WHAT TO WORK ON:
Go through the entries below and copy every line that holds the word "speed".

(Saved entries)
**src/source/char_pkg.sv**
```systemverilog
// shared definitions for the player character
// field geometry, physics constants, coordinate / state / facing types
// jump factor and launch speed helpers
package char_pkg;

    //------------------------------------------------------------
    // types
    //------------------------------------------------------------
    typedef logic signed [16:0] phy_t;      // coordinate, velocity, position
    typedef logic signed [1:0]  face_t;     // +1 left, -1 right
    typedef logic [15:0]        charge_t;   // jump charge count

    typedef enum logic [2:0] {
        IDLE       = 3'd0,
        WALK_LEFT  = 3'd1,
        WALK_RIGHT = 3'd2,
        CHARGE     = 3'd3,
        JUMP       = 3'd4,
        BOUNCE     = 3'd5
    } move_state_t;

    localparam face_t FACE_LEFT  = 2'sb01;
    localparam face_t FACE_RIGHT = 2'sb11;

    //------------------------------------------------------------
    // field geometry
    //------------------------------------------------------------
    localparam int   SMOOTH_FACTOR = 9;     // fraction bits of a velocity
    localparam phy_t MIN_POS_X     = 17'sd160;
    localparam phy_t MAX_POS_X     = 17'sd518;
    localparam phy_t FLOOR_Y       = 17'sd20;

    //------------------------------------------------------------
    // physics
    //------------------------------------------------------------
    localparam phy_t WALK_STEP  = 17'sd3;
    localparam phy_t GRAVITY    = -17'sd512;    // per airborne step
    localparam phy_t MAX_VEL    = 17'sd29696;
    localparam phy_t JUMP_VEL_X = 17'sd1024;
    localparam phy_t JUMP_VEL_Y = 17'sd3072;

    localparam charge_t CHARGE_START = 16'd1;
    localparam charge_t CHARGE_STEP  = 16'd10;
    localparam charge_t MAX_CHARGE   = 16'd500;  // forces the jump

    // charge scaled up into velocity units
    function automatic phy_t jump_factor(input charge_t charge);
        phy_t cnt;
        cnt = phy_t'({1'b0, charge});
        return cnt << 3;
    endfunction

    // unsigned horizontal launch speed, base plus 3/8 of the factor
    function automatic phy_t launch_vel_x(input charge_t charge);
        phy_t jf;
        jf = jump_factor(charge);
        return JUMP_VEL_X + (jf >>> 2) + (jf >>> 3);
    endfunction

endpackage

```
**src/source/input_sync.sv**
```systemverilog
// button and step strobe registers
// jump press edge detect
`timescale 1ns/1ps

module input_sync (
    input  logic sys_clk,
    input  logic sys_rst_n,
    input  logic step,
    input  logic left_btn,
    input  logic right_btn,
    input  logic jump_btn,
    output logic step_d,
    output logic left_held,
    output logic right_held,
    output logic jump_held,
    output logic jump_press
);

    // one register stage on every input
    always_ff @(posedge sys_clk or negedge sys_rst_n) begin
        if (!sys_rst_n) begin
            step_d     <= 1'b0;
            left_held  <= 1'b0;
            right_held <= 1'b0;
            jump_held  <= 1'b0;
        end else begin
            step_d     <= step;
            left_held  <= left_btn;
            right_held <= right_btn;
            jump_held  <= jump_btn;
        end
    end

    // rising edge, raw level high while the registered copy is still low
    assign jump_press = jump_btn & ~jump_held;

endmodule

```
**src/source/move_fsm.sv**
```systemverilog
// movement state machine
// jump armed flag, charge counter and facing register
`timescale 1ns/1ps

module move_fsm (
    input  logic                 sys_clk,
    input  logic                 sys_rst_n,
    input  logic                 step_d,
    input  logic                 left_held,
    input  logic                 right_held,
    input  logic                 jump_held,
    input  logic                 jump_press,
    input  logic                 on_ground,
    input  logic                 side_hit,
    output char_pkg::move_state_t state,
    output char_pkg::face_t      face,
    output char_pkg::charge_t    charge
);

    char_pkg::move_state_t next_state;
    logic                  jump_armed;
    logic                  charge_full;
    logic                  enter_bounce;

    assign charge_full  = (charge >= char_pkg::MAX_CHARGE);
    assign enter_bounce = side_hit && (state != char_pkg::BOUNCE);

    //------------------------------------------------------------
    // next state
    //------------------------------------------------------------
    always_comb begin
        next_state = char_pkg::IDLE;
        if (enter_bounce) begin
            next_state = char_pkg::BOUNCE;      // wall hit in the air
        end else begin
            case (state)
                char_pkg::IDLE, char_pkg::WALK_LEFT, char_pkg::WALK_RIGHT: begin
                    if (!on_ground) begin
                        next_state = char_pkg::IDLE;
                    end else if (left_held) begin
                        next_state = char_pkg::WALK_LEFT;
                    end else if (right_held) begin
                        next_state = char_pkg::WALK_RIGHT;
                    end else if (jump_armed) begin
                        next_state = char_pkg::CHARGE;
                    end else begin
                        next_state = char_pkg::IDLE;
                    end
                end
                char_pkg::CHARGE: begin
                    if (!jump_held || charge_full) begin
                        next_state = char_pkg::JUMP;   // release or full charge
                    end else begin
                        next_state = char_pkg::CHARGE;
                    end
                end
                default: begin
                    next_state = char_pkg::IDLE;    // JUMP and BOUNCE last one step
                end
            endcase
        end
    end

    always_ff @(posedge sys_clk or negedge sys_rst_n) begin
        if (!sys_rst_n) begin
            state <= char_pkg::IDLE;
        end else if (step_d) begin
            state <= next_state;
        end
    end

    //------------------------------------------------------------
    // jump arming, follows the press edge on every clock
    //------------------------------------------------------------
    always_ff @(posedge sys_clk or negedge sys_rst_n) begin
        if (!sys_rst_n) begin
            jump_armed <= 1'b0;
        end else if (jump_press && on_ground) begin
            jump_armed <= 1'b1;
        end else if (state == char_pkg::JUMP) begin
            jump_armed <= 1'b0;
        end
    end

    // charge counter
    always_ff @(posedge sys_clk or negedge sys_rst_n) begin
        if (!sys_rst_n) begin
            charge <= char_pkg::CHARGE_START;
        end else if (step_d) begin
            if (state == char_pkg::CHARGE) begin
                charge <= charge + char_pkg::CHARGE_STEP;
            end else if (state == char_pkg::JUMP) begin
                charge <= char_pkg::CHARGE_START;   // ready for the next jump
            end
        end
    end

    // facing
    always_ff @(posedge sys_clk or negedge sys_rst_n) begin
        if (!sys_rst_n) begin
            face <= char_pkg::FACE_LEFT;
        end else if (step_d) begin
            if (enter_bounce) begin
                face <= -face;                      // turn around off the wall
            end else if (state == char_pkg::WALK_LEFT) begin
                face <= char_pkg::FACE_LEFT;
            end else if (state == char_pkg::WALK_RIGHT) begin
                face <= char_pkg::FACE_RIGHT;
            end
        end
    end

endmodule

```
**src/source/motion_integrator.sv**
```systemverilog
// velocity and position integration for one game step
// gravity, jump launch, bounce damping, speed limit, wall and floor clamp
`timescale 1ns/1ps

module motion_integrator #(
    parameter int INIT_POS_X = 328,
    parameter int INIT_POS_Y = 20
) (
    input  logic                  sys_clk,
    input  logic                  sys_rst_n,
    input  logic                  step_d,
    input  char_pkg::move_state_t state,
    input  char_pkg::face_t       face,
    input  char_pkg::charge_t     charge,
    input  logic                  on_ground,
    output char_pkg::phy_t        pos_x,
    output char_pkg::phy_t        pos_y,
    output char_pkg::phy_t        vel_x,
    output char_pkg::phy_t        vel_y
);

    char_pkg::phy_t vel_inc;
    char_pkg::phy_t launch_x;
    char_pkg::phy_t vel_x_raw, vel_y_raw;
    char_pkg::phy_t vel_x_sat, vel_y_sat;
    char_pkg::phy_t walk_dx;
    char_pkg::phy_t pos_x_sum, pos_y_sum;
    char_pkg::phy_t pos_x_nxt, pos_y_nxt;
    char_pkg::phy_t vel_x_nxt, vel_y_nxt;

    function automatic char_pkg::phy_t sat_vel(input char_pkg::phy_t v);
        if (v > char_pkg::MAX_VEL) begin
            return char_pkg::MAX_VEL;
        end else if (v < -char_pkg::MAX_VEL) begin
            return -char_pkg::MAX_VEL;
        end
        return v;
    endfunction

    //------------------------------------------------------------
    // velocity
    //------------------------------------------------------------
    always_comb begin
        vel_inc  = (!on_ground && state != char_pkg::JUMP) ? char_pkg::GRAVITY : '0;
        launch_x = char_pkg::launch_vel_x(charge);

        case (state)
            char_pkg::JUMP: begin
                vel_x_raw = face[1] ? -launch_x : launch_x;   // toward the facing
                vel_y_raw = char_pkg::JUMP_VEL_Y + char_pkg::jump_factor(charge);
            end
            char_pkg::BOUNCE: begin
                // reflect, ends near -3/4 of the old speed
                vel_x_raw = vel_x - (vel_x + (vel_x >>> 1) + (vel_x >>> 2));
                vel_y_raw = vel_y + vel_inc;
            end
            default: begin
                vel_x_raw = vel_x;
                vel_y_raw = vel_y + vel_inc;
            end
        endcase

        vel_x_sat = sat_vel(vel_x_raw);
        vel_y_sat = sat_vel(vel_y_raw);
    end

    //------------------------------------------------------------
    // position and clamping
    //------------------------------------------------------------
    always_comb begin
        case (state)
            char_pkg::WALK_LEFT:  walk_dx = char_pkg::WALK_STEP;
            char_pkg::WALK_RIGHT: walk_dx = -char_pkg::WALK_STEP;
            default:              walk_dx = '0;
        endcase

        pos_x_sum = pos_x + walk_dx + (vel_x_sat >>> char_pkg::SMOOTH_FACTOR);
        pos_y_sum = pos_y + (vel_y_sat >>> char_pkg::SMOOTH_FACTOR);

        if (pos_x_sum < char_pkg::MIN_POS_X) begin
            pos_x_nxt = char_pkg::MIN_POS_X;
        end else if (pos_x_sum > char_pkg::MAX_POS_X) begin
            pos_x_nxt = char_pkg::MAX_POS_X;
        end else begin
            pos_x_nxt = pos_x_sum;
        end

        // landing stops all motion
        if (pos_y_sum < char_pkg::FLOOR_Y) begin
            pos_y_nxt = char_pkg::FLOOR_Y;
            vel_x_nxt = '0;
            vel_y_nxt = '0;
        end else begin
            pos_y_nxt = pos_y_sum;
            vel_x_nxt = vel_x_sat;
            vel_y_nxt = vel_y_sat;
        end
    end

    always_ff @(posedge sys_clk or negedge sys_rst_n) begin
        if (!sys_rst_n) begin
            pos_x <= char_pkg::phy_t'(INIT_POS_X);
            pos_y <= char_pkg::phy_t'(INIT_POS_Y);
            vel_x <= '0;
            vel_y <= '0;
        end else if (step_d) begin
            pos_x <= pos_x_nxt;
            pos_y <= pos_y_nxt;
            vel_x <= vel_x_nxt;
            vel_y <= vel_y_nxt;
        end
    end

endmodule

```
**src/source/contact_detect.sv**
```systemverilog
// floor and side wall contact flags
`timescale 1ns/1ps

module contact_detect (
    input  logic           sys_clk,
    input  logic           sys_rst_n,
    input  char_pkg::phy_t pos_x,
    input  char_pkg::phy_t pos_y,
    output logic           on_ground,
    output logic           side_hit
);

    logic at_floor;
    logic at_side;
    logic airborne;

    assign at_floor = (pos_y == char_pkg::FLOOR_Y);
    assign airborne = (pos_y > char_pkg::FLOOR_Y);

    // x is clamped, so either limit means a wall
    assign at_side = (pos_x <= char_pkg::MIN_POS_X) || (pos_x >= char_pkg::MAX_POS_X);

    always_ff @(posedge sys_clk or negedge sys_rst_n) begin
        if (!sys_rst_n) begin
            on_ground <= 1'b0;
            side_hit  <= 1'b0;
        end else begin
            on_ground <= at_floor;
            side_hit  <= at_side && airborne;   // walking into a wall is no hit
        end
    end

endmodule

```
**src/source/char_top.sv**
```systemverilog
// player character top level
// input registers, movement FSM, integrator and contact detection
`timescale 1ns/1ps

module char_top #(
    parameter int INIT_POS_X = 328,
    parameter int INIT_POS_Y = 20
) (
    input  logic                  sys_clk,
    input  logic                  sys_rst_n,
    input  logic                  step,
    input  logic                  left_btn,
    input  logic                  right_btn,
    input  logic                  jump_btn,
    output char_pkg::phy_t        pos_x,
    output char_pkg::phy_t        pos_y,
    output char_pkg::phy_t        vel_x,
    output char_pkg::phy_t        vel_y,
    output char_pkg::move_state_t state,
    output char_pkg::face_t       face,
    output logic                  on_ground
);

    logic              step_d;
    logic              left_held;
    logic              right_held;
    logic              jump_held;
    logic              jump_press;
    logic              side_hit;
    char_pkg::charge_t charge;

    input_sync input_sync_i (
        .sys_clk    (sys_clk),
        .sys_rst_n  (sys_rst_n),
        .step       (step),
        .left_btn   (left_btn),
        .right_btn  (right_btn),
        .jump_btn   (jump_btn),
        .step_d     (step_d),
        .left_held  (left_held),
        .right_held (right_held),
        .jump_held  (jump_held),
        .jump_press (jump_press)
    );

    move_fsm move_fsm_i (
        .sys_clk    (sys_clk),
        .sys_rst_n  (sys_rst_n),
        .step_d     (step_d),
        .left_held  (left_held),
        .right_held (right_held),
        .jump_held  (jump_held),
        .jump_press (jump_press),
        .on_ground  (on_ground),
        .side_hit   (side_hit),
        .state      (state),
        .face       (face),
        .charge     (charge)
    );

    motion_integrator #(
        .INIT_POS_X (INIT_POS_X),
        .INIT_POS_Y (INIT_POS_Y)
    ) motion_integrator_i (
        .sys_clk    (sys_clk),
        .sys_rst_n  (sys_rst_n),
        .step_d     (step_d),
        .state      (state),
        .face       (face),
        .charge     (charge),
        .on_ground  (on_ground),
        .pos_x      (pos_x),
        .pos_y      (pos_y),
        .vel_x      (vel_x),
        .vel_y      (vel_y)
    );

    contact_detect contact_detect_i (
        .sys_clk    (sys_clk),
        .sys_rst_n  (sys_rst_n),
        .pos_x      (pos_x),
        .pos_y      (pos_y),
        .on_ground  (on_ground),
        .side_hit   (side_hit)
    );

endmodule

```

RESULT:
// jump factor and launch speed helpers
    // unsigned horizontal launch speed, base plus 3/8 of the factor
// gravity, jump launch, bounce damping, speed limit, wall and floor clamp
                // reflect, ends near -3/4 of the old speed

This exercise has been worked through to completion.